Die Beschwerde tritt den wiedergegebenen behördlichen Feststellungen nicht entgegen, denen zufolge nach den - auf sachverständiger Grundlage gewonnenen - Ergebnissen des wasserrechtlichen Verfahrens das von der beschwerdeführenden Partei angesprochene öffentliche Gut nicht für den Leitungsbau zur Verfügung stehe, weil die Transportwasserleitung dort nur einen Meter entfernt von einer projektierten Flügelmauer eines Brückenbauwerks der Autobahn A7 zu liegen käme, und die Leitungsführung auf dem nicht bewaldeten öffentlichen Grundstück technisch unmöglich sei und eine große Gefahr für die künftige Brücke, die Autobahn und somit für Leib und Leben von Menschen bedeuten würde.

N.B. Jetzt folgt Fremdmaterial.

`src/rtl/fetch_pc_if.sv`:
```
// fetch_pc_if -- bundle between the IF stage and its neighbours.
//
// Groups the hazard-unit controls, the redirect request from EX, the
// instruction-memory request/response pair and the IF/ID register outputs.
//
// Handshake (instruction memory): the stage raises imem_req with imem_addr
// and keeps both unchanged until it sees imem_ready=1 in a cycle where
// imem_req=1. That cycle completes the transfer and imem_rdata is sampled
// in it. imem_ready is ignored while imem_req=0. At most one request is in
// flight.
//
// Modports:
//   master - the fetch stage (drives imem_req/imem_addr and the IF/ID outputs)
//   slave  - the environment (hazard unit, EX redirect, instruction memory)
//
// fsm_state is a debug view of the stage's state register.
interface fetch_pc_if #(
  parameter int WL = 32
);
  logic          stall_f;
  logic          flush_d;
  logic          pc_src;
  logic [WL-1:0] pc_target;
  logic          imem_req;
  logic [WL-1:0] imem_addr;
  logic [WL-1:0] imem_rdata;
  logic          imem_ready;
  logic [WL-1:0] instr_d;
  logic [WL-1:0] pc_d;
  logic [WL-1:0] pc_plus4_d;
  logic          valid_d;
  logic          misalign_f;
  logic [1:0]    fsm_state;

  modport master (
    input  stall_f, flush_d, pc_src, pc_target, imem_rdata, imem_ready,
    output imem_req, imem_addr, instr_d, pc_d, pc_plus4_d, valid_d,
           misalign_f, fsm_state
  );

  modport slave (
    output stall_f, flush_d, pc_src, pc_target, imem_rdata, imem_ready,
    input  imem_req, imem_addr, instr_d, pc_d, pc_plus4_d, valid_d,
           misalign_f, fsm_state
  );
endinterface

```
`src/rtl/fetch_pc_stage.sv`:
```
// fetch_pc_stage -- IF stage of the 5-stage MIPS pipeline.
//
// Owns the fetch PC, issues one instruction-memory read at a time, computes
// PC+4 (modulo 2^WL) and loads the IF/ID register. A one-entry skid buffer
// holds a response that arrives while the hazard unit stalls the stage.
//
// Ports:
//   clk  - rising-edge clock
//   rst  - asynchronous active-high reset
//   bus  - fetch_pc_if.master: stall_f, flush_d, pc_src, pc_target,
//          imem_req/imem_addr/imem_rdata/imem_ready, instr_d, pc_d,
//          pc_plus4_d, valid_d, misalign_f, fsm_state (debug)
//
// Build option: define MISALIGN_TRAP_EN to redirect misaligned targets to
// EXC_VEC and pulse misalign_f. Without it the low two target bits are
// dropped and misalign_f stays 0.
module fetch_pc_stage #(
  parameter int            WL       = 32,
  parameter logic [WL-1:0] RESET_PC = 32'h0000_0000,
  parameter logic [WL-1:0] EXC_VEC  = 32'h8000_0180
) (
  input  logic        clk,
  input  logic        rst,
  fetch_pc_if.master  bus
);

  localparam logic [1:0] S_FETCH = 2'd0;
  localparam logic [1:0] S_WAIT  = 2'd1;
  localparam logic [1:0] S_HOLD  = 2'd2;
  localparam logic [1:0] S_DROP  = 2'd3;

`ifdef MISALIGN_TRAP_EN
  localparam bit TRAP_EN = 1'b1;
`else
  localparam bit TRAP_EN = 1'b0;
`endif

  logic [1:0]    state_q, state_d;
  logic [WL-1:0] fpc_q, fpc_d;       // fetch PC, always the request address
  logic [WL-1:0] tgt_q, tgt_d;       // redirect PC parked while draining DROP
  logic [WL-1:0] skid_q, skid_d;
  logic [WL-1:0] id_instr_q, id_instr_d;
  logic [WL-1:0] id_pc_q, id_pc_d;
  logic [WL-1:0] id_pc4_q, id_pc4_d;
  logic          id_valid_q, id_valid_d;
  logic          mis_q, mis_d;

  logic [WL-1:0] pc_plus4;
  logic [WL-1:0] redir_pc;
  logic          misaligned;
  logic          req_active;
  logic          load;
  logic [WL-1:0] load_word;

  assign pc_plus4   = fpc_q + WL'(4);
  assign misaligned = |bus.pc_target[1:0];
  assign redir_pc   = (TRAP_EN && misaligned) ? EXC_VEC
                    : (bus.pc_target & ~{{(WL-2){1'b0}}, 2'b11});
  assign req_active = (state_q != S_HOLD);

  always_comb begin
    state_d    = state_q;
    fpc_d      = fpc_q;
    tgt_d      = tgt_q;
    skid_d     = skid_q;
    id_instr_d = id_instr_q;
    id_pc_d    = id_pc_q;
    id_pc4_d   = id_pc4_q;
    id_valid_d = id_valid_q;
    mis_d      = 1'b0;
    load       = 1'b0;
    load_word  = bus.imem_rdata;

    if (bus.pc_src) begin
      // Redirect wins over stall, flush and any response this cycle.
      id_valid_d = 1'b0;
      id_instr_d = '0;
      mis_d      = TRAP_EN && misaligned;
      if (req_active && !bus.imem_ready) begin
        // The old request is still in flight: keep presenting it until the
        // memory answers, then switch to the parked target.
        tgt_d   = redir_pc;
        state_d = S_DROP;
      end else begin
        fpc_d   = redir_pc;
        state_d = S_FETCH;
      end
    end else begin
      case (state_q)
        S_FETCH, S_WAIT: begin
          if (bus.imem_ready) begin
            if (bus.stall_f) begin
              skid_d  = bus.imem_rdata;
              state_d = S_HOLD;
            end else begin
              load    = 1'b1;
              fpc_d   = pc_plus4;
              state_d = S_FETCH;
            end
          end else begin
            state_d = S_WAIT;
          end
        end
        S_HOLD: begin
          if (!bus.stall_f) begin
            load      = 1'b1;
            load_word = skid_q;
            fpc_d     = pc_plus4;
            state_d   = S_FETCH;
          end
        end
        S_DROP: begin
          if (bus.imem_ready) begin
            fpc_d   = tgt_q;
            state_d = S_FETCH;
          end
        end
        default: state_d = S_FETCH;
      endcase

      // A flush kills the entry even when a load would have happened; the
      // PC movement above is unaffected.
      if (bus.flush_d) begin
        id_valid_d = 1'b0;
        id_instr_d = '0;
      end else if (load) begin
        id_valid_d = 1'b1;
        id_instr_d = load_word;
        id_pc_d    = fpc_q;
        id_pc4_d   = pc_plus4;
      end
    end
  end

  always_ff @(posedge clk or posedge rst) begin
    if (rst) begin
      state_q    <= S_FETCH;
      fpc_q      <= RESET_PC;
      tgt_q      <= RESET_PC;
      skid_q     <= '0;
      id_instr_q <= '0;
      id_pc_q    <= '0;
      id_pc4_q   <= '0;
      id_valid_q <= 1'b0;
      mis_q      <= 1'b0;
    end else begin
      state_q    <= state_d;
      fpc_q      <= fpc_d;
      tgt_q      <= tgt_d;
      skid_q     <= skid_d;
      id_instr_q <= id_instr_d;
      id_pc_q    <= id_pc_d;
      id_pc4_q   <= id_pc4_d;
      id_valid_q <= id_valid_d;
      mis_q      <= mis_d;
    end
  end

  // Request is gated by rst so nothing is issued while reset is held.
  assign bus.imem_req   = !rst && req_active;
  assign bus.imem_addr  = fpc_q;
  assign bus.instr_d    = id_instr_q;
  assign bus.pc_d       = id_pc_q;
  assign bus.pc_plus4_d = id_pc4_q;
  assign bus.valid_d    = id_valid_q;
  assign bus.misalign_f = mis_q;
  assign bus.fsm_state  = state_q;

endmodule
```
`src/flat_wrapper.sv`:
```
// flat-port wrapper written by rule: the top's interface ports become plain ports
module fetch_pc_stage_flat 
#(
  parameter int            WL       = 32,
  parameter logic [WL-1:0] RESET_PC = 32'h0000_0000,
  parameter logic [WL-1:0] EXC_VEC  = 32'h8000_0180
)
  (clk, rst, bus_stall_f, bus_flush_d, bus_pc_src, bus_pc_target, bus_imem_rdata, bus_imem_ready, bus_imem_req, bus_imem_addr, bus_instr_d, bus_pc_d, bus_pc_plus4_d, bus_valid_d, bus_misalign_f, bus_fsm_state);
  fetch_pc_if #(.WL(WL)) bus_i ();
  input  logic clk;
  input  logic rst;
  input wire logic [$bits(bus_i.stall_f)-1:0] bus_stall_f;
  input wire logic [$bits(bus_i.flush_d)-1:0] bus_flush_d;
  input wire logic [$bits(bus_i.pc_src)-1:0] bus_pc_src;
  input wire logic [$bits(bus_i.pc_target)-1:0] bus_pc_target;
  input wire logic [$bits(bus_i.imem_rdata)-1:0] bus_imem_rdata;
  input wire logic [$bits(bus_i.imem_ready)-1:0] bus_imem_ready;
  output wire logic [$bits(bus_i.imem_req)-1:0] bus_imem_req;
  output wire logic [$bits(bus_i.imem_addr)-1:0] bus_imem_addr;
  output wire logic [$bits(bus_i.instr_d)-1:0] bus_instr_d;
  output wire logic [$bits(bus_i.pc_d)-1:0] bus_pc_d;
  output wire logic [$bits(bus_i.pc_plus4_d)-1:0] bus_pc_plus4_d;
  output wire logic [$bits(bus_i.valid_d)-1:0] bus_valid_d;
  output wire logic [$bits(bus_i.misalign_f)-1:0] bus_misalign_f;
  output wire logic [$bits(bus_i.fsm_state)-1:0] bus_fsm_state;
  assign bus_i.stall_f = bus_stall_f;
  assign bus_i.flush_d = bus_flush_d;
  assign bus_i.pc_src = bus_pc_src;
  assign bus_i.pc_target = bus_pc_target;
  assign bus_i.imem_rdata = bus_imem_rdata;
  assign bus_i.imem_ready = bus_imem_ready;
  assign bus_imem_req = bus_i.imem_req;
  assign bus_imem_addr = bus_i.imem_addr;
  assign bus_instr_d = bus_i.instr_d;
  assign bus_pc_d = bus_i.pc_d;
  assign bus_pc_plus4_d = bus_i.pc_plus4_d;
  assign bus_valid_d = bus_i.valid_d;
  assign bus_misalign_f = bus_i.misalign_f;
  assign bus_fsm_state = bus_i.fsm_state;
  fetch_pc_stage #(.WL(WL), .RESET_PC(RESET_PC), .EXC_VEC(EXC_VEC)) u_core (.clk(clk), .rst(rst), .bus(bus_i));
endmodule
```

Bereits durch den angesprochenen Bescheid vom 20. Jänner 2011 erscheint das öffentliche Interesse an der Erneuerung der gegenständlichen Transportwasserleitung unter Verwendung der beantragten Rodungsfläche von 40 m2 dokumentiert; die Beschwerde zeigt dem gegenüber keine konkreten Umstände auf, aus denen sich ein gewichtiger Eingriff in das Interesse an der Walderhaltung durch die Ausführung des geplanten Vorhabens ergäbe.

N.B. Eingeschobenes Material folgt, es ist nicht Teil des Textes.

===== config.mk =====
export PLATFORM = sky130hd
export DESIGN_NAME = dcache_wb_buffer
export DESIGN_NICKNAME = d
export VERILOG_FILES = /design/src/rtl/dcache_pkg.sv /design/src/rtl/dcache_wb_entry_array.sv /design/src/rtl/dcache_wb_buffer.sv
export SDC_FILE = /design/constraint.sdc
export NUM_CORES = 1
export LEC_CHECK = 0
export ABC_AREA = 1
export BUFFER_PORTS_ARGS = -buffer_cell sky130_fd_sc_hd__buf_4
export CAP_MARGIN = 30
export CELL_PAD_IN_SITES_DETAIL_PLACEMENT = 0
export CELL_PAD_IN_SITES_GLOBAL_PLACEMENT = 1
export CORE_AREA = 2 2 342 344
export DETAILED_ROUTE_END_ITERATION = 10
export DIE_AREA = 0 0 344 346
export GPL_ROUTABILITY_DRIVEN = 0
export PLACE_DENSITY = 0.59
export SYNTH_ARGS = -nofsm -noshare
export SYNTH_HDL_FRONTEND = slang
export SYNTH_SLANG_ARGS = --single-unit

===== constraint.sdc =====
create_clock -name clk -period 15.3 [get_ports clk]
set_input_delay 3.06 -clock clk [delete_from_list [all_inputs] [get_ports clk]]
set_output_delay 3.06 -clock clk [all_outputs]
set_load 0.005 [all_outputs]

===== src/rtl/dcache_pkg.sv =====
// dcache_pkg: shared types and default widths for the dcache write-back path.
//   wb_state_t  - drain FSM state (WB_IDLE, WB_WRITE)
//   wb_entry_t  - one buffered victim line: line tag (address without the
//                 byte offset) plus the full line data, at default widths
package dcache_pkg;

  localparam int DCACHE_LINE_W = 256;
  localparam int DCACHE_ADDR_W = 32;
  localparam int DCACHE_OFF_W  = $clog2(DCACHE_LINE_W / 8);

  typedef enum logic [0:0] {
    WB_IDLE  = 1'b0,
    WB_WRITE = 1'b1
  } wb_state_t;

  typedef struct packed {
    logic [DCACHE_ADDR_W-DCACHE_OFF_W-1:0] tag;
    logic [DCACHE_LINE_W-1:0]              data;
  } wb_entry_t;

endpackage


===== src/rtl/dcache_wb_entry_array.sv =====
// dcache_wb_entry_array: DEPTH-slot storage for the write-back buffer.
//   clk, rst           clock, async active-low reset (clears valid bits only)
//   wr_en/wr_ptr/...   single write port, slot becomes valid next cycle
//   pop_en             invalidates the slot at head_ptr
//   head_ptr           registered read pointer -> head_tag / head_data
//   lookup_tag         line tag to forward-match
//   lookup_hit/data    youngest valid matching slot (only with DCACHE_WB_FWD_EN)
// Build option: define DCACHE_WB_FWD_EN to enable forwarding; otherwise the
// lookup outputs are tied to zero.
module dcache_wb_entry_array
  import dcache_pkg::*;
#(
  parameter int DEPTH  = 2,
  parameter int TAG_W  = DCACHE_ADDR_W - DCACHE_OFF_W,
  parameter int LINE_W = DCACHE_LINE_W,
  parameter int PTR_W  = $clog2(DEPTH)
) (
  input  logic              clk,
  input  logic              rst,
  input  logic              wr_en,
  input  logic [PTR_W-1:0]  wr_ptr,
  input  logic [TAG_W-1:0]  wr_tag,
  input  logic [LINE_W-1:0] wr_data,
  input  logic              pop_en,
  input  logic [PTR_W-1:0]  head_ptr,
  output logic [TAG_W-1:0]  head_tag,
  output logic [LINE_W-1:0] head_data,
  input  logic [TAG_W-1:0]  lookup_tag,
  output logic              lookup_hit,
  output logic [LINE_W-1:0] lookup_data
);

  // Same layout as wb_entry_t, but following this instance's widths.
  typedef struct packed {
    logic [TAG_W-1:0]  tag;
    logic [LINE_W-1:0] data;
  } entry_t;

  entry_t           ent_q [DEPTH];
  entry_t           ent_d [DEPTH];
  logic [DEPTH-1:0] vld_q, vld_d;

  always_comb begin
    ent_d = ent_q;
    vld_d = vld_q;
    if (pop_en) vld_d[head_ptr] = 1'b0;
    if (wr_en) begin
      ent_d[wr_ptr].tag  = wr_tag;
      ent_d[wr_ptr].data = wr_data;
      vld_d[wr_ptr]      = 1'b1;
    end
  end

  // Line storage needs no reset; validity is tracked separately.
  always_ff @(posedge clk) ent_q <= ent_d;

  always_ff @(posedge clk or negedge rst) begin
    if (!rst) vld_q <= '0;
    else      vld_q <= vld_d;
  end

  assign head_tag  = ent_q[head_ptr].tag;
  assign head_data = ent_q[head_ptr].data;

`ifdef DCACHE_WB_FWD_EN
  logic [DEPTH-1:0] match_vec;
  logic [PTR_W-1:0] idx;

  always_comb begin
    match_vec = '0;
    for (int i = 0; i < DEPTH; i++)
      match_vec[i] = vld_q[i] && (ent_q[i].tag == lookup_tag);
  end

  // Walk oldest -> youngest starting at head; the last match is the youngest.
  always_comb begin
    lookup_hit  = 1'b0;
    lookup_data = '0;
    idx         = '0;
    for (int i = 0; i < DEPTH; i++) begin
      idx = head_ptr + PTR_W'(i);
      if (match_vec[idx]) begin
        lookup_hit  = 1'b1;
        lookup_data = ent_q[idx].data;
      end
    end
  end
`else
  logic unused_fwd;
  assign unused_fwd  = ^{lookup_tag, vld_q};
  assign lookup_hit  = 1'b0;
  assign lookup_data = '0;
`endif

endmodule


===== src/rtl/dcache_wb_buffer.sv =====
// dcache_wb_buffer: victim write-back FIFO between the dcache and memory.
//   push_valid/ready/addr/data  evicted dirty line in (ready = not full)
//   mem_write/addr/wdata        head line write request, held until mem_resp
//   mem_resp                    one-cycle write-complete pulse
//   lookup_addr/hit/data        refill forwarding lookup (combinational)
//   empty                       no lines buffered
// Build option: DCACHE_WB_FWD_EN enables forwarding from buffered lines.
module dcache_wb_buffer
  import dcache_pkg::*;
#(
  parameter int DEPTH  = 2,
  parameter int ADDR_W = DCACHE_ADDR_W,
  parameter int LINE_W = DCACHE_LINE_W
) (
  input  logic              clk,
  input  logic              rst,
  input  logic              push_valid,
  output logic              push_ready,
  input  logic [ADDR_W-1:0] push_addr,
  input  logic [LINE_W-1:0] push_data,
  output logic              mem_write,
  output logic [ADDR_W-1:0] mem_addr,
  output logic [LINE_W-1:0] mem_wdata,
  input  logic              mem_resp,
  input  logic [ADDR_W-1:0] lookup_addr,
  output logic              lookup_hit,
  output logic [LINE_W-1:0] lookup_data,
  output logic              empty
);

  localparam int OFF_W = $clog2(LINE_W / 8);
  localparam int TAG_W = ADDR_W - OFF_W;
  localparam int PTR_W = $clog2(DEPTH);
  localparam int CNT_W = PTR_W + 1;
  localparam logic [CNT_W-1:0] CNT_FULL = CNT_W'(DEPTH);

  wb_state_t        state_q, state_d;
  logic [PTR_W-1:0] head_q, head_d, tail_q, tail_d;
  logic [CNT_W-1:0] cnt_q, cnt_d;
  logic             push_fire, pop_fire;
  logic [TAG_W-1:0] head_tag;
  logic             unused_off;

  // Byte offsets never reach the array; mem_addr re-zeroes them.
  assign unused_off = ^{push_addr[OFF_W-1:0], lookup_addr[OFF_W-1:0]};

  // Ready comes from the registered count only, so a pop frees a slot
  // for pushes from the following cycle.
  assign push_ready = (cnt_q != CNT_FULL);
  assign push_fire  = push_valid & push_ready;
  assign mem_write  = (state_q == WB_WRITE);
  assign pop_fire   = mem_write & mem_resp;
  assign empty      = (cnt_q == '0);
  assign mem_addr   = {head_tag, {OFF_W{1'b0}}};

  always_comb begin
    state_d = state_q;
    head_d  = head_q;
    tail_d  = tail_q;
    unique case (state_q)
      WB_IDLE:  if (cnt_q != '0) state_d = WB_WRITE;
      // Always go back through IDLE so mem_write drops between requests.
      WB_WRITE: if (mem_resp)    state_d = WB_IDLE;
      default:                   state_d = WB_IDLE;
    endcase
    if (push_fire) tail_d = tail_q + PTR_W'(1);
    if (pop_fire)  head_d = head_q + PTR_W'(1);
    cnt_d = cnt_q + CNT_W'(push_fire) - CNT_W'(pop_fire);
  end

  always_ff @(posedge clk or negedge rst) begin
    if (!rst) begin
      state_q <= WB_IDLE;
      head_q  <= '0;
      tail_q  <= '0;
      cnt_q   <= '0;
    end else begin
      state_q <= state_d;
      head_q  <= head_d;
      tail_q  <= tail_d;
      cnt_q   <= cnt_d;
    end
  end

  dcache_wb_entry_array #(
    .DEPTH (DEPTH),
    .TAG_W (TAG_W),
    .LINE_W(LINE_W),
    .PTR_W (PTR_W)
  ) u_array (
    .clk        (clk),
    .rst        (rst),
    .wr_en      (push_fire),
    .wr_ptr     (tail_q),
    .wr_tag     (push_addr[ADDR_W-1:OFF_W]),
    .wr_data    (push_data),
    .pop_en     (pop_fire),
    .head_ptr   (head_q),
    .head_tag   (head_tag),
    .head_data  (mem_wdata),
    .lookup_tag (lookup_addr[ADDR_W-1:OFF_W]),
    .lookup_hit (lookup_hit),
    .lookup_data(lookup_data)
  );

endmodule


==> flow_results.org <==
** Routing
- Total via count in the routed design :: 17980
- In this run, the number of DRC markers left after iteration 0 of detailed routing was 720.
- Post-DR vias/cell :: about 3.6
- Routed wirelength normalized by instance count :: 14.30 um
- For this run, the detailed router's first-pass iteration total came to 5.
- Post-detailed-route DRC marker count :: 0
- DRT Wirelength :: ~71000 um
- Number of nets with antenna violations after routing :: 0

** Global route
- The number of antenna violations at the first check in global routing came to 6.
- The number of global-route vias before repair came to between 15000 and 20000.
- Global routing used ~12% of the available tracks across all layers.
- Grt total ovfl :: 0
- Pin count of the biggest net entering global routing :: roughly 140
- The first global-routing pass estimated about 100000 um of wire.

** Floorplanning
- The floorplan step defined a die boundary enclosing 0.1190 mm2.
- The core region is 0.1154 mm2.
- Die width :: 344 um
- Number of placement rows :: around 130
- I/O pin cnt :: 872
- Vert. Die Dim :: roughly 350 um
- Once the floorplan was initialized, standard cells occupied 23.47% of the core.

** Pwr
- The design draws ~6.4 mW.
- Worst ir drop on vdd :: between 0.0001 and 0.00015 V
- Static Leakage :: roughly 17 nW
- Net switching is about a third of the power.
- The internal portion of the total power is 4.178 mW.
- The share of total power dissipated in sequential elements is between 30% and 40%.
- Cell area power density :: roughly 190 mW/mm2
- For this design the total switching power over the nets is between 2 and 2.5 mW.
- In this run, the clock network consumes about a quarter of the power.
- Comb pwr share :: about 36%

** Finish
- Fill cells in the final layout number about 12000.
- Once layout is complete, the cells apart from fillers number 4986.
- Area of the multi-input gates :: around 0.0062 mm2
- Cells fill about 30% of the core in the end.
- Layout overhead on the synthesized area :: 25.44%
- Net total in the final layout :: about 3700
- Ratio of cells with drive above 1 in the final layout :: between 20% and 30%
- Summing all flip-flop and latch instances after layout gives approximately 0.017 mm2.
- Post-route cell area :: 0.03399 mm2

** Clocking
- Clock latency on the worst-skew pair :: between 0.6 and 0.7 ns
- After clock tree synthesis, the setup repair step added 0 buffers.
- Sinks on the clock net :: approximately 570
- Buffers inserted during clock tree synthesis total slightly above 70.
- In this run the clock root is driven by a clkbuf_16.
- Clock-pin slew was measured on the worst setup and hold paths at roughly 0.06 ns.
- The longest clock path from root to sink contains 3 buffers.
- TritonCTS clock tree :: done
- CTS Hold Buffers Added :: 0
- Number of cells upsized or downsized after cts :: 0
- CTS built an H-tree with a depth of 3.

** Critical path
- Slowest stage cell on the critical path :: buf_4
- Of all nets on the critical path, the largest fanout is between 80 and 90.
- Crit path top cell by count :: buf_4
- In this design, the largest share of critical-path delay is due to buffers and inverters.
- Category of the worst setup path capture point :: output pin
- Walking the worst path, the cells encountered are inv_8 -> buf_4 -> buf_4 -> nand2_1 -> nand2_1 -> buf_4.
- Required time worst endpoint :: around 12 ns
- CP Buf/Inv Count :: 4
- For this run, the slowest stage of the critical path takes between 0.7 and 0.8 ns.
- Data arrives at the worst endpoint at approximately 3.9 ns.
- CP startpoint kind :: flip-flop
- The critical path is of the flip-flop to output pin type.

** Timing
- Setup repair after global routing left no endpoint under its margin.
- In this run the tightest slew margin relative to its limit is 23.67%.
- Post-route fraction of the period consumed by the critical path :: a little under half
- The final number of max-transition violations is 0.
- Worst hold-check slack :: ~0.53 ns
- In the post-route analysis, the smallest setup slack over all paths is roughly 8.4 ns.
- Timing would allow up to roughly 140 MHz.
- Total setup violations reported at the end of the flow :: 0
- Worst Tran Pin Value :: roughly 1.1 ns
- Final Hold Fails :: 0
- Shortest clock period the worst path allows after layout :: 6.907 ns
- Clk_skew :: roughly 0.019 ns
- Setup_tns :: 0 ns

** Logic synthesis
- The share of the Yosys chip area taken by registers is 63.19%.
- Biggest area consumer among synthesized cells :: edfxtp_1
- Counting every instance in the synthesized netlist gives roughly 2900.
- In the post-synthesis netlist, the biggest area contributors are edfxtp_1 (63%), nand2_1 (15%), buf_4 (7.8%).
- The Yosys step of the flow raised 0 warnings.
- The share of synthesized area in the top cell type comes to a little over three fifths.
- Yosys mapped the design onto 15 distinct sky130hd cell types.
- Each instance of the synthesized netlist takes up on average 9.490 um2.
- Summing every instance area after synthesis gives ~0.027 mm2.
- Synthesis inferred 571 register bits.

** Flow run
- Max_cap viols :: 0

** Run status
- Outcome :: finished clean

** Placed design
- Worst slack after detailed placement :: around 8.6 ns
- Number of cells after detailed placement :: 4853
- Half-perimeter wire length after placement :: between 40000 and 50000 um
- DP Area :: 0.03171 mm2
- The count of buffers added on input and output ports is 572.

** Worst hold path
- The tightest min-delay check is of the flip-flop to flip-flop type.
[layout by cell type, fill, tap and decap left out, drive strengths merged]
cell type / netlist / final
nand2: 1115 / 1115
buf: 382 / 595
edfxtp: 566 / 566
inv: 520 / 523
conb: 1 / 262
nor2: 260 / 260
clkbuf: 0 / 98
clkinv: 0 / 23
bufinv: 0 / 5
dfrtp: 5 / 5
diode: 0 / 2
nand3: 2 / 2
a21oi: 2 / 2
clkinvlp: 0 / 2
xor2: 1 / 1
ha: 1 / 1
[sequential cells by signal (all words and copies together) (netlist names)]
register / flops
cnt_q: 2
head_q: 1
mem_write: 1
tail_q: 1
u_array.ent_q: 566
[worst paths after layout]
| path | startpoint | cells after the start | slack (ns) | endpoint |
|---|---|---|---|---|
| worst min register to register | cnt_q[0] | 1 | 0.53 | cnt_q[0] |
| worst max register to register | tail_q | 5 | 11.02 | u_array.ent_q[119] |
| worst max-delay path | head_q | 6 | 8.39 | mem_addr[18] |
| max in group asynchronous | rst | 1 | 12.95 | tail_q |
| worst min-delay path | cnt_q[0] | 1 | 0.53 | cnt_q[0] |
| min in group asynchronous | rst | 1 | 2.23 | cnt_q[1] |
[metal layers]
layer  vias up  track usage [%]  wire length [um]
met1      8196            12.65             26890
li1       9162                -                 -
met4         4            3.576              1814
met3        98            4.353              5900
met2       515            20.58             36670
met5         -                0                32
[layout make-up]
cell class | count | area share [%]
sequential | 571 | 50.40
multi-input combinational | 1643 | 18.25
timing repair buffer | 595 | 13.28
clock buffer | 98 | 5.835
inverter | 520 | 5.765
tap | 1524 | 5.611
clock inverter | 33 | 0.8541
antenna | 2 | 0.01473
[cell families after synthesis]
group                    synth area share (%)
XOR/XNOR                              0.03233
AO/OA/AOI/OAI                         0.03695
adder cells (fa/ha/maj)               0.04617
flip-flops                              63.19
other                                 0.01384
AND/OR/NAND/NOR                         19.09
buffers and inverters                   17.59
[power by group through the flow]
stage / clock network, mW / logic (mW) / registers (mW)
after CTS: 1.71 / 2.44 / 2.44
after global routing: 1.77 / 2.63 / 2.48
after floorplan: 0 / 1.34 / 2.52
after detailed placement: 0 / 2.43 / 2.48
after global placement: 0 / 2.42 / 2.47
final: 1.65 / 2.32 / 2.44
[cell usage after synthesis, drive strengths merged]
cell and count:
nand2 1115, edfxtp 566, inv 520, buf 382, nor2 260, dfrtp 5, a21oi 2, nand3 2
conb 1, ha 1, xor2 1
[worst register-to-register path, stage by stage (launching register included)]
cell and delay, ns:
dfrtp_4 0.92, inv_2 0.10, nor2_4 0.51, buf_4 0.67, buf_4 0.81, buf_4 0.79
Note: power is estimated with default switching activity, not from simulation.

Das Ergebnis der von der belangten Behörde nach § 17 Abs. 3 ForstG vorgenommenen Interessenabwägung ist daher nicht zu beanstanden.

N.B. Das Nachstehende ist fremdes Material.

File: config.mk
export PLATFORM = sky130hd
export DESIGN_NAME = maze_read_arbiter
export DESIGN_NICKNAME = d
export VERILOG_FILES = /design/src/rtl/maze_read_arbiter.sv
export SDC_FILE = /design/constraint.sdc
export NUM_CORES = 1
export LEC_CHECK = 0
export ABC_AREA = 1
export CAP_MARGIN = 20
export CORE_AREA = 2 2 68 70
export CTS_BUF_LIST = sky130_fd_sc_hd__clkbuf_16
export DETAILED_ROUTE_END_ITERATION = 8
export DIE_AREA = 0 0 70 72
export MAX_ROUTING_LAYER = met4
export SLEW_MARGIN = 20
export SYNTH_ARGS = -nofsm -noshare
export SYNTH_HDL_FRONTEND = slang
export SYNTH_SLANG_ARGS = --single-unit
File: constraint.sdc
create_clock -name i_clk -period 1.1 [get_ports i_clk]
set_input_delay 0.22 -clock i_clk [delete_from_list [all_inputs] [get_ports i_clk]]
set_output_delay 0.22 -clock i_clk [all_outputs]
set_load 0.01 [all_outputs]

Im Übrigen ist darauf hinzuweisen, dass das Rodungsbewilligungsverfahren ein flächengebundenes Genehmigungsverfahren ist, bei dem - vom Antragsgegner gedachte - Trassenvarianten außer Betracht zu bleiben haben. Eine (nicht nur unwesentliche Trassenänderung hätte daher einer Änderung des Rodungsantrages bedurft (vgl. etwa das hg. Erkenntnis vom 27. November 2012, Zl. 2009/10/0114, mwN).

5. Die Beschwerde war daher gemäß § 42 Abs. 1 VwGG als unbegründet abzuweisen.

6. Der Ausspruch über den Aufwandersatz stützt sich auf die §§ 47 ff VwGG iVm der Verordnung BGBl. II Nr. 455/2008.